According to some sources tf.constant is a GPU memory hog. try replacing
t = tf.constant(np.random.random(size=[w, w]), dtype=tf.float32)
with
t = tf.Variable(np.random.random(size=[w, w]), dtype=tf.float32)
trying a model without network traffic
import tensorflow as tf
import numpy as np
from tqdm import trange
h,w = 3000, 2000
steps = 1000
x = tf.random_normal( [h, w] , dtype=tf.float32 )

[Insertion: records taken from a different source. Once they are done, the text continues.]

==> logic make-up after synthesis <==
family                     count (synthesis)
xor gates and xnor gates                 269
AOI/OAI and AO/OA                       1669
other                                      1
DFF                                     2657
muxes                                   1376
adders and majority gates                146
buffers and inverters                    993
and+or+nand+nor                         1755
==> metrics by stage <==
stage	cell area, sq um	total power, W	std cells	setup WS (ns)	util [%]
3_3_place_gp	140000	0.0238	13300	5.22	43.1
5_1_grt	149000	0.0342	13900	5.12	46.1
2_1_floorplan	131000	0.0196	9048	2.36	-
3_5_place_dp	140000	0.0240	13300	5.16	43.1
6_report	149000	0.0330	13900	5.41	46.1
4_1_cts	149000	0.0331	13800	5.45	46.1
This design comes from an exercise in tuning for small area and a short achievable clock period on the open sky130 flow, not from production work. The RTL was checked by simulation tests, not by an equivalence proof against the original design. The clock input has no modelled driver; a real chip could not lean on it and would need a root buffer or a full tree. Power and IR drop assume default switching activity.

## run 1
## syc_FIFO
module syc_FIFO #(
    parameter DATA_WIDTH = 32,
    parameter DEPTH      = 16
)(
    input                       wr_en,
    input                       rd_en,
    input      [DATA_WIDTH-1:0] wr_data,
    input                       clk,
    input                       rstb,
    output reg [DATA_WIDTH-1:0] rd_data,
    output reg                  full,
    output reg                  empty
);
Size in the first run: ~570 flip-flops, ~70 I/O pins, roughly 0.021 mm² of cells after synthesis.
clock: 3.0 ns
lec_check: 0
cap_margin: 20
core_margin: 2
core_utilization: 40
cts_cluster_diameter: 100
cts_cluster_size: 30
setup_slack_margin: 1.2
slew_margin: 20
run.sh (not shown) runs the stock make flow with config.mk's settings and CLKGATE_MAP_FILE= SYNTH_SCRIPT=/design/flow/synth_recipe.tcl, a recipe that flattens the netlist after the stock synthesis.
The final layout from run 1, which completed every stage, passed the timing, design-rule and antenna checks at the end of the flow.
> inputs changed (run 1 -> run 2)
Settings: a deleted CTS_CLUSTER_DIAMETER that had been 100; a deleted CTS_CLUSTER_SIZE that had been 30.
## What came out
- Going from run 1 to run 2, global router's overall resource usage +0.56 points, routed wire length +about 2.5%, total via count in the routed design grew by 197, data arrival at the endpoint of the critical path dropped 1.06 ns.
- Compare run 1 and run 2 | count of clock-net buffers in the final layout lower: run 1
- There was hardly any difference in timing-limited maximum frequency between run 2 and run 1.
- On routed wirelength normalized by instance count, run 1 and run 2 are basically level.
- Sequential share of cell area is higher on run 1
- Sort run 1 and run 2 by minimum hold slack, ascending, and run 2 comes first.
- A timing startpoint of the critical path of rd_sel[2] is what run 1 shows, while empty belongs to run 2.
- Area: run 2 vs run 1 -> run 2 larger
## Diff of input files: run 3 against run 2
Settings: changing SETUP_SLACK_MARGIN from 1.2 to 1.6.
### Flow results
Largest stage delay on the critical path, run 2 and run 3, higher one = run 2. Re count of clock-net buffers in the final layout: run 2 was higher than run 3. From run 3 to run 2, number of buffers inserted for hold repair after clock tree synthesis did not move at all. empty as the end point of the critical path was reported by run 2, and memory[5][25] by run 3. Register-to-register slack: run 3 < run 2.
Inputs modified between run 3 and run 4:
Settings: SETUP_SLACK_MARGIN no longer set, was 1.6.
--- outcome ---
- Run 3 reports its type of the tightest min-delay check as input pin to asynchronous set/reset pin while run 4 reports flop to flop.
- Run comparison: run 4 highest metal layer with signal wires met5; run 3 highest metal layer with signal wires met4
- Of run 4 and run 3, it is run 4 that has the higher sequential share of layout area.
- Summary of run 4 over run 3: share of total power in combinational logic -8.7 points, clock group share of total power +3.0 points.

========
== green ==
The RTL this note starts from:
==> flow/design.v <==
module syc_FIFO #(
    parameter DATA_WIDTH = 32,
    parameter DEPTH      = 16
)(
    input                       wr_en,
    input                       rd_en,
    input      [DATA_WIDTH-1:0] wr_data,
    input                       clk,
    input                       rstb,
    output reg [DATA_WIDTH-1:0] rd_data,
    output reg                  full,
    output wire                 empty
);
    localparam ADDR_WIDTH = $clog2(DEPTH);
    reg [DATA_WIDTH-1:0] memory [DEPTH-1:0];
    reg [DEPTH-1:0]      wr_sel, rd_sel;
    reg [ADDR_WIDTH-1:0] fill;
    reg                  not_empty;
    assign empty = ~not_empty;
    wire wr = wr_en & ~full;
    wire rd = rd_en & not_empty;
    wire one_word = (fill == 1);
    wire one_free = (fill == DEPTH - 1);
    wire up   = wr & ~rd;                         
    wire down = rd & ~wr;                         
    wire wr_load = full & rd_en;
    wire wr_step = wr_en & ~full & (rd_en | ~one_free);
    wire wr_hold = full ? ~rd_en : ~wr_en;
    wire rd_load = ~not_empty;
    wire rd_step = not_empty & rd_en;
    wire rd_hold = not_empty & ~rd_en;
    wire [DEPTH-1:0] wr_sel_next = ({DEPTH{wr_load}} & rd_sel)
                                 | ({DEPTH{wr_step}} & {wr_sel[DEPTH-2:0], wr_sel[DEPTH-1]})
                                 | ({DEPTH{wr_hold}} & wr_sel);
    wire [DEPTH-1:0] rd_sel_next = ({DEPTH{rd_load}} & wr_sel)
                                 | ({DEPTH{rd_step}} & {rd_sel[DEPTH-2:0], rd_sel[DEPTH-1]})
                                 | ({DEPTH{rd_hold}} & rd_sel);
    integer i;
    always @(posedge clk)
        for (i = 0; i < DEPTH; i = i + 1)
            if (wr_en & wr_sel[i]) memory[i] <= wr_data;
    reg [DATA_WIDTH-1:0] rd_word;
    always @* begin
        rd_word = {DATA_WIDTH{1'b0}};
        for (i = 0; i < DEPTH; i = i + 1)
            rd_word = rd_word | (memory[i] & {DATA_WIDTH{rd_sel[i]}});
    end
    always @(posedge clk)
        rd_sel <= rd_sel_next;
    always @(posedge clk or negedge rstb) begin
        if (!rstb) begin
            wr_sel    <= 1;
            fill      <= 0;
            rd_data   <= 0;
            full      <= 1'b0;
            not_empty <= 1'b0;
        end else begin
            if (rd) rd_data <= rd_word;
            wr_sel <= wr_sel_next;
            full      <= full ? ~rd_en : (wr_en & ~rd_en & one_free);
            not_empty <= not_empty ? ~(rd_en & ~wr_en & one_word) : wr_en;
            if (up)
                fill <= fill + 1'b1;
            else if (down)
                fill <= fill - 1'b1;
        end
    end
endmodule
Settings: LEC_CHECK=0, CAP_MARGIN=20, CORE_MARGIN=2, CORE_UTILIZATION=45, SETUP_SLACK_MARGIN=1.4, SLEW_MARGIN=20; clock period 3.0 ns.
standard.sh (not shown) runs the stock make flow with config.mk's settings and CLKGATE_MAP_FILE= SYNTH_SCRIPT=/design/flow/synth_recipe.tcl, a recipe that flattens the netlist after the stock synthesis.
==> flow/flow/run.sh <==
#!/bin/bash
# Standard ORFS layout (the standard.sh, synthesis unchanged) with:
#  - port buffers of a plain buffer cell instead of the one buffer_ports picks;
#  - a hand-built two-level clock tree (flow/pre_cts.tcl, flow/mancts.tcl)
#    in place of TritonCTS's three-level one;
#  - gate sizing not held to cells of the same footprint.
set -uo pipefail
here=$(pwd)
bash standard.sh \
  BUFFER_PORTS_ARGS="-buffer_cell sky130_fd_sc_hd__buf_2" \
  PRE_CTS_TCL="$here/flow/pre_cts.tcl" \
  MATCH_CELL_FOOTPRINT=0 \
  finish > flow_make.log 2>&1
Other scripts of this flow, unchanged in this note and not shown: flow/flow/mancts.tcl, flow/flow/pre_cts.tcl
green: done, clean on timing, DRC and antenna
## Diff of input files: purple against green
diff --git a/flow/config.mk b/flow/config.mk
--- a/flow/config.mk
+++ b/flow/config.mk
@@ -8,5 +8,5 @@
 export CAP_MARGIN = 20
 export CORE_MARGIN = 2
-export CORE_UTILIZATION = 45
-export SETUP_SLACK_MARGIN = 1.4
+export CORE_UTILIZATION = 40
+export SETUP_SLACK_MARGIN = 1.45
 export SLEW_MARGIN = 20
Results
Every stage of the flow completed for purple, and the final layout passed the timing, design-rule and antenna checks.
Between green and purple, the clock latency on the worst-skew pair does not differ in any meaningful way.
Per the comparison of purple with green, detailed-placement wirelength estimate went up 6.7%, overall routing resource usage went down.
From green to purple the numbers moved as follows: design area moved up, worst slack on hold paths decreased by 24 ps relative to the old numbers.
Compared with green, in purple aggregate routed wire length went up; sequential portion of the cell area went down.
purple reports its path type of the worst setup path as reg2reg while green reports reg2out.
No run of this note takes its clock network from TritonCTS; it comes from the design's own scripts or RTL.

re-timing with driven ports:
In the flow no input, the clock included, has a driving cell. The finished layouts below were timed again as built, in two steps. Step 1: set_driving_cell puts a clkbuf_16 on clk and a buf_2 on each other input, an assumption about the parent block. Step 2 moves the port delays by t, midway between the first and last clock arrival at a register: inputs arrive t later, outputs are due t later. That takes back most of the time a late clock gives input paths. a / b / c = ideal / step 1 / step 2; a / b = the first two.
run | shift t [ns] | setup slack, ns | worst register clock-pin slew, ns | worst slew at a driven data input, ns
run 1 | 0.613 | 1.147 / 1.114 / 0.646 | 0.12 / 0.12 | 0.05
run 2 | 0.657 | 1.145 / 1.090 / 0.654 | 0.06 / 0.06 | 0.05
run 3 | 0.676 | 1.055 / 1.055 / 0.440 | 0.07 / 0.07 | 0.07
run 4 | 0.657 | 0.692 / 0.637 / 0.450 | 0.06 / 0.06 | 0.10
green | 0.463 | 1.356 / 1.247 / 1.006 | 0.10 / 0.10 | 0.07
purple | 0.460 | 1.328 / 1.247 / 0.966 | 0.10 / 0.10 | 0.08
After both steps setup and hold are still met in every run listed. The setup slack of run 3, which loses most, moves by 0.000 ns with the drivers and by -0.615 ns with both steps.
Background: an optimization exercise with open tools, aiming at small area. Do not read the settings as production practice.
Only simulation tests tie the RTL to the original design; equivalence was not proved. The flow treats the clock pin as an ideal source, which a real chip does not have.

## flow/design.v (module list and top-level ports; edited modules follow where they fit)
// module fft_8point: 2847 lines
// module fa: 4 lines
// module ha: 4 lines
module fft_8point(
    input clk,
    input rst,
    input  signed [15:0] x_real_0, input signed [15:0] x_imag_0,
    input  signed [15:0] x_real_1, input signed [15:0] x_imag_1,
    input  signed [15:0] x_real_2, input signed [15:0] x_imag_2,
    input  signed [15:0] x_real_3, input signed [15:0] x_imag_3,
    input  signed [15:0] x_real_4, input signed [15:0] x_imag_4,
    input  signed [15:0] x_real_5, input signed [15:0] x_imag_5,
    input  signed [15:0] x_real_6, input signed [15:0] x_imag_6,
    input  signed [15:0] x_real_7, input signed [15:0] x_imag_7,
    output signed [15:0] X_real_0, output signed [15:0] X_imag_0,
    output signed [15:0] X_real_1, output signed [15:0] X_imag_1,
    output signed [15:0] X_real_2, output signed [15:0] X_imag_2,
    output signed [15:0] X_real_3, output signed [15:0] X_imag_3,
    output signed [15:0] X_real_4, output signed [15:0] X_imag_4,
    output signed [15:0] X_real_5, output signed [15:0] X_imag_5,
    output signed [15:0] X_real_6, output signed [15:0] X_imag_6,
    output signed [15:0] X_real_7, output signed [15:0] X_imag_7
);
  // ...
==> flow/flow/run.sh <==
#!/bin/bash
# The standard layout (standard.sh: unchanged synthesis and steps) with two
# settings changed: buf_1 as the port buffer cell, and no dummy clock loads in CTS.
export BUFFER_PORTS_ARGS="-buffer_cell sky130_fd_sc_hd__buf_1"
export CTS_ARGS="-sink_clustering_enable -repair_clock_nets -buf_list sky130_fd_sc_hd__clkbuf_16 -sink_clustering_size 28 -sink_clustering_max_diameter 120 -tree_buf sky130_fd_sc_hd__clkbuf_4 -root_buf sky130_fd_sc_hd__clkbuf_8 -dont_use_dummy_load"
bash standard.sh > standard.log 2>&1
==> flow/standard.sh <==
#!/bin/bash
# synth_recipe.tcl (not shown) runs the flow's synth.tcl, then flattens the netlist and writes it again
# the make line also repeats each setting of config.mk as NAME=value (left out here)
make -C /OpenROAD-flow-scripts/flow DESIGN_CONFIG=/design/flow/config.mk WORK_HOME=/design/flow/orfs CLKGATE_MAP_FILE= SYNTH_SCRIPT=/design/flow/synth_recipe.tcl "${@:-finish}"
==> flow/config.mk <==
export PLATFORM = sky130hd
export DESIGN_NAME = fft_8point
export DESIGN_NICKNAME = fft_8point
export VERILOG_FILES = /design/flow/design.v
export SDC_FILE = /design/flow/constraint.sdc
export NUM_CORES = 4
export LEC_CHECK = 0
export CAP_MARGIN = 20
export CORE_MARGIN = 2
export CORE_UTILIZATION = 60
export CTS_BUF_LIST = sky130_fd_sc_hd__clkbuf_16
export CTS_CLUSTER_DIAMETER = 100
export CTS_CLUSTER_SIZE = 28
export SLEW_MARGIN = 20
export SYNTH_HIERARCHICAL = 1
export SYNTH_MINIMUM_KEEP_SIZE = 0
==> flow/constraint.sdc <==
create_clock -name core_clock -period 10.0 [get_ports {clk}]
set_input_delay 2.0000 -clock core_clock [delete_from_list [all_inputs] [get_ports {clk}]]
set_output_delay 2.0000 -clock core_clock [all_outputs]
set_load 0.01 [all_outputs]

t = tf.constant(np.random.random(size=[w, w]), dtype=tf.float32)
m = tf.matmul(x,t)
s = tf.reduce_mean( tf.reduce_mean( m ) )
sess = tf.Session()
for i in range(steps):
sess.run(s)
Results of Experimentation with Xer
After much discussion and trouble shooting, it has become apparent that indeed the two machines are different. The Nvidia cards were swapped which resulted in no change. They have 2 different CPUs, one with a graphics processor built in and 1 without. One with a higher CPU, one without. I suggested that machine with an onboard graphics on the i7 had the OSs graphic windowing system disabled to make sure that the test is unused GPU vs unused GPU. The problem persisted.

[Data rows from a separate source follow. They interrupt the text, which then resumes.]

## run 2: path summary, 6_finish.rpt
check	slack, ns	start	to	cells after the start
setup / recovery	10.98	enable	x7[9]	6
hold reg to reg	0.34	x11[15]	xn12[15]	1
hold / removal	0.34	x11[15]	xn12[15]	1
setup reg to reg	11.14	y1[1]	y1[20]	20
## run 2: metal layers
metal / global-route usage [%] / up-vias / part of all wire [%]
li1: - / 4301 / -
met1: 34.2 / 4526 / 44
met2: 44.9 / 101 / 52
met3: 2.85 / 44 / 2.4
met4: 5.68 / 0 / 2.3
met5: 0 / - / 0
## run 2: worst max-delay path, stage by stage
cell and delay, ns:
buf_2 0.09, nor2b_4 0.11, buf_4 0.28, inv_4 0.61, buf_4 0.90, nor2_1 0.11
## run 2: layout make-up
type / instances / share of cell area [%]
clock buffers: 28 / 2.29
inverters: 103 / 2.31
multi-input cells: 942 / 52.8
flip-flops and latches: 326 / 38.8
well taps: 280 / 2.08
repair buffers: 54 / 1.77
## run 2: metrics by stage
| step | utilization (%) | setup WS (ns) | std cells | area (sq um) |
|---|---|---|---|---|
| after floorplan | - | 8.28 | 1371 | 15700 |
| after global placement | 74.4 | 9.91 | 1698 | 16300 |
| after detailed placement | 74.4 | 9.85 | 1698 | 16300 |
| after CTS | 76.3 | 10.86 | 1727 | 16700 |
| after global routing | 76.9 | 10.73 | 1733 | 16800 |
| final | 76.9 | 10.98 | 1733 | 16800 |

The original problem that was posted creates huge amounts of data traffic across the main BUS from the CPU to the Nvidia GPUs as can be seen here
Tx Throughput : 75000 KB/s
Rx Throughput : 151000 KB/s
We experimented with changing the size of the problem from W=2000, W=200, and W=1000 and found that when W was small enough that the two machines performed nearly identically. W though not only controls the size of the problem on the GPU but also the amount of traffic between the CPU and the GPU.
Although we did find a solution or an exact model, I believe that after much exploration with #Xer I can say with confidence that the two systems are not the same and their physical difference (BUS+CPU) makes the performance difference.